North American plains bison (Bison bison bison) once numbered in the tens of millions with a range that extended from northern Mexico to central Canada. By the end of the 1800s, a combination of commercial hunting, novel diseases, and systematic extermination had driven plains bison to the brink of extinction. By 1900, fewer than 1,000 bison remained, with under 100 animals remaining in the wild. WCS’s Bronx Zoo helped save the species from extinction thanks to reintroduction efforts in the early 1900s. Today an estimated 20,000 plains bison live in conservation herds managed by Tribes, non-profits, and government agencies across North America, with over half living on U.S. Department of Interior lands. Most of these herds are fenced and relatively small, with little to no natural movement of individuals between herds. Small, isolated populations are more vulnerable to genetic diversity loss through the process of genetic drift. 

To evaluate the current genetic diversity within herds living on public lands and to determine whether coordinated genetic management is necessary to maintain diversity, the scientists worked with the U.S. National Park Service, the Fish and Wildlife Service, Parks Canada, Arizona Game and Fish, Utah Division of Wildlife Resources, and Alaska Department of Fish and Game to gather and analyze genetic data from more than 1,800 bison from 16 herds within the U.S. and two from Canada. They then projected how current conditions (current herd sizes with little to no exchange of bison between herds), and alternate management actions (including the coordinated exchange of bison between herds), affect the genetic diversity of herds over time. They found that increasing the actual or effective size of herds and periodic transfers of bison between genetically unrelated herds can conserve genetic diversity into the future.

Study co-author Brendan Moynahan, a Science Advisor for the National Park Service, said: “This cooperative research demonstrates how diverse partners can come together to directly address the important conservation issues faced by federal bison managers.
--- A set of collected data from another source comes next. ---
`./design.v`:
```
module DATA_SYNC # ( parameter NUM_STAGES = 2 ,
	 parameter BUS_WIDTH = 32 )(
input    logic                      CLK,
input    logic                      RST,
input    logic     [BUS_WIDTH-1:0]  unsync_bus,
input    logic                      bus_enable,
output   logic      [BUS_WIDTH-1:0]  sync_bus,
output   logic                       enable_pulse_d
);
reg   [NUM_STAGES-1:0]    sync_reg;
reg                       enable_flop ;
wire                      enable_pulse ;
wire  [BUS_WIDTH-1:0]     sync_bus_c ;
always @(posedge CLK or negedge RST)
 begin
  if(!RST)       
   begin
    sync_reg <= 'b0 ;
   end
  else
   begin
    sync_reg <= {sync_reg[NUM_STAGES-2:0],bus_enable};
   end  
 end
always @(posedge CLK or negedge RST)
 begin
  if(!RST)       
   begin
    enable_flop <= 1'b0 ;	
   end
  else
   begin
    enable_flop <= sync_reg[NUM_STAGES-1] ;
   end  
 end
assign enable_pulse = sync_reg[NUM_STAGES-1] && !enable_flop ;
assign sync_bus_c =  enable_pulse ? unsync_bus : sync_bus ;  
always @(posedge CLK or negedge RST)
 begin
  if(!RST)       
   begin
    sync_bus <= 'b0 ;	
   end
  else
   begin
    sync_bus <= sync_bus_c ;
   end  
 end
always @(posedge CLK or negedge RST)
 begin
  if(!RST)       
   begin
    enable_pulse_d <= 1'b0 ;	
   end
  else
   begin
    enable_pulse_d <= enable_pulse ;
   end  
 end
endmodule
```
Working together, we’ve set the stage to not only more effectively conserve bison genetic diversity, but to also support the ecological and cultural restoration of the wild American bison.” 
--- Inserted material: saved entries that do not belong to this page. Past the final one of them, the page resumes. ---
--- /design/flow/run.sh ---
#!/bin/bash
# OpenROAD 26Q1-2900-gdf79404cd8, Yosys 0.63+post, stock flow scripts
make -C /OpenROAD-flow-scripts/flow DESIGN_CONFIG=/design/flow/config.mk WORK_HOME=/design/flow/orfs finish
--- /design/flow/config.mk ---
export PLATFORM = sky130hd
export DESIGN_NAME = apb_slave
export DESIGN_NICKNAME = apb_slave
export VERILOG_FILES = /design/flow/design.v
export SDC_FILE = /design/flow/constraint.sdc
export NUM_CORES = 4
export LEC_CHECK = 1
export CORE_UTILIZATION = 40
--- /design/flow/constraint.sdc ---
current_design apb_slave

set clk_period 1.8
set clk_io_pct 0.2

create_clock -name clk0 -period $clk_period [get_ports {PCLK}]

set non_clock_inputs [all_inputs -no_clocks]
set_input_delay [expr $clk_period * $clk_io_pct] -clock clk0 $non_clock_inputs
set_output_delay [expr $clk_period * $clk_io_pct] -clock clk0 [all_outputs]
`/design/flow/design.v`:
```
`timescale 1ns / 1ps
module VgaModule(
    input pclk,
    input rst,
    input [3:0] pixel,
    output reg [4:0] r,
    output reg [5:0] g,
    output reg [4:0] b,
    output reg vsync,
    output reg hsync,
    output reg [9:0] px,
    output reg [9:0] py,
	 output reg drawon,
	 output reg borderon,
	 output reg [9:0] plcnt,
	 output reg [9:0] lncnt
    );
localparam VSyncStart = 2;
localparam VSyncEnd   = VSyncStart + 2;
localparam TopBorderStart = VSyncEnd + 25;
localparam TopBorderEnd   = TopBorderStart + 8;
localparam STARTLINE      = TopBorderEnd;
localparam ENDLINE        = STARTLINE + 480;
localparam BottomBorderStart = ENDLINE;
localparam BottomBorderEnd   = BottomBorderStart + 8;
localparam HSyncStart = 8;
localparam HSyncEnd        = HSyncStart + 96;
localparam LeftBorderStart = HSyncEnd + 40;
localparam LeftBorderEnd   = LeftBorderStart + 8;
localparam STARTDRAW       = LeftBorderEnd;
localparam ENDDRAW          = STARTDRAW + 640;
localparam RightBorderStart = ENDDRAW;
localparam RightBorderEnd   = RightBorderStart + 8;
always @(posedge pclk or posedge rst)
begin
	if (rst == 1)
	begin
		plcnt <= 0;
		lncnt <= 0;
		px    <= 0;
		py    <= 0;
		drawon <= 0;
		vsync <= 1;
		hsync <= 1;
		r     <= 0;
		g     <= 0;
		b     <= 0;
		borderon <= 0;
	end
	else 
	begin
		if (plcnt>=799)
		begin
			 plcnt <= 0;
			 lncnt <= lncnt + 1;			
			 px    <= 0;
			 if (lncnt+1>=VSyncStart && lncnt+1< VSyncEnd)
				vsync <= 0;
			 else
				vsync <= 1;
			 if (lncnt+1>=STARTLINE && lncnt+1<ENDLINE)
			 begin
				 py <= py + 1;
			 end
			 else
			 begin
				py     <= 0;
				drawon <= 0;
			 end
			if(lncnt>=524)
			begin
				lncnt <= 0;
			end
		end
		else
		begin
			 plcnt <= plcnt + 1;
			 if( lncnt >= TopBorderStart && lncnt < BottomBorderEnd )
			 begin
				if (plcnt+1>=HSyncStart && plcnt+1< HSyncEnd)
					hsync <= 0;
				else
					hsync <= 1;
			 end
			 if (lncnt>=STARTLINE && lncnt<ENDLINE)
			 begin
				 if (plcnt>=STARTDRAW && plcnt<ENDDRAW)
					px <= px + 1;
				 if (plcnt+1>=STARTDRAW && plcnt+1<ENDDRAW)
				 begin
					drawon <= 1;
					case(pixel)
						0: begin
								r <= 0;
								g <= 0;
								b <= 0;
							end
						1: begin
								r <= 5'h00;
								g <= 6'h00;
								b <= 5'h0F;
							end
						2: begin
								r <= 5'h00;
								g <= 6'h1F;
								b <= 5'h00;
							end
						3: begin
								r <= 5'h0F;
								g <= 6'h00;
								b <= 5'h00;
							end						
						4: begin
								r <= 5'h00;
								g <= 6'h1F;
								b <= 5'h0F;
							end						
						5: begin
								r <= 5'h0F;
								g <= 6'h00;
								b <= 5'h0F;
							end						
						6: begin
								r <= 5'h0F;
								g <= 6'h1F;
								b <= 5'h00;
							end						
						7: begin
								r <= 5'h0F;
								g <= 6'h1F;
								b <= 5'h0F;
							end						
						8: begin
								r <= 5'h07;
								g <= 6'h0F;
								b <= 5'h07;
							end						
						9: begin
								r <= 5'h00;
								g <= 6'h00;
								b <= 5'h1F;
							end						
						10: begin
								r <= 5'h00;
								g <= 6'h3F;
								b <= 5'h00;
							end						
						11: begin
								r <= 5'h1F;
								g <= 6'h00;
								b <= 5'h00;
							end						
						12: begin
								r <= 5'h00;
								g <= 6'h3F;
								b <= 5'h1F;
							end						
						13: begin
								r <= 5'h1F;
								g <= 6'h00;
								b <= 5'h1F;
							end						
						14: begin
								r <= 5'h1F;
								g <= 6'h3F;
								b <= 5'h00;
							end						
						15: begin
								r <= 5'h1F;
								g <= 6'h3F;
								b <= 5'h1F;
							end						
					endcase
				 end
				 else
				 begin
				   drawon <= 0;
					r <= 0;
					g <= 0;
					b <= 0;
				 end
			 end
			 else
			 begin
				drawon <= 0;
			 end
		end	 
	end
end  
endmodule
```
Co-author Lee Jones from the U.S. Fish and Wildlife Service said: "Building on a century of bison conservation success through innovative partnerships, this new research provides a solid, science-based foundation for restoring gene flow among the Department of Interior’s bison conservation herds."

WCS plans to extend the project to examine additional conservation herds from throughout the United States, Canada, and Mexico, and WCS’s Bronx Zoo is currently working to establish a large herd of bison for rewilding programs. Cynthia Hartway: “This project provides a great framework for developing partnerships across political and social boundaries that can ensure the genetic health of not just individual herds, but the long-term survival of wild bison as a whole, and fostering broader ecological and cultural restoration of bison.”

The study titled “Long-term Viability of Department of the Interior Bison Under Current Management and Potential Metapopulation Management Strategies” was conducted in partnership with the U.S. National Parks Service can be found here. The study was published by the U.S. Department of the Interior and authors include Cynthia Hartway (Wildlife Conservation Society), Amanda Hardy (National Park Service), Lee Jones (US Fish and Wildlife Service), Brendan Moynahan (National Park Service), Kathy Traylor-Holzer (International Union for the Conservation of Nature), Blake McCann (National Park Service), Keith Aune (formerly of Wildlife Conservation Society), Glenn Plumb (International Union for the Conservation of Nature).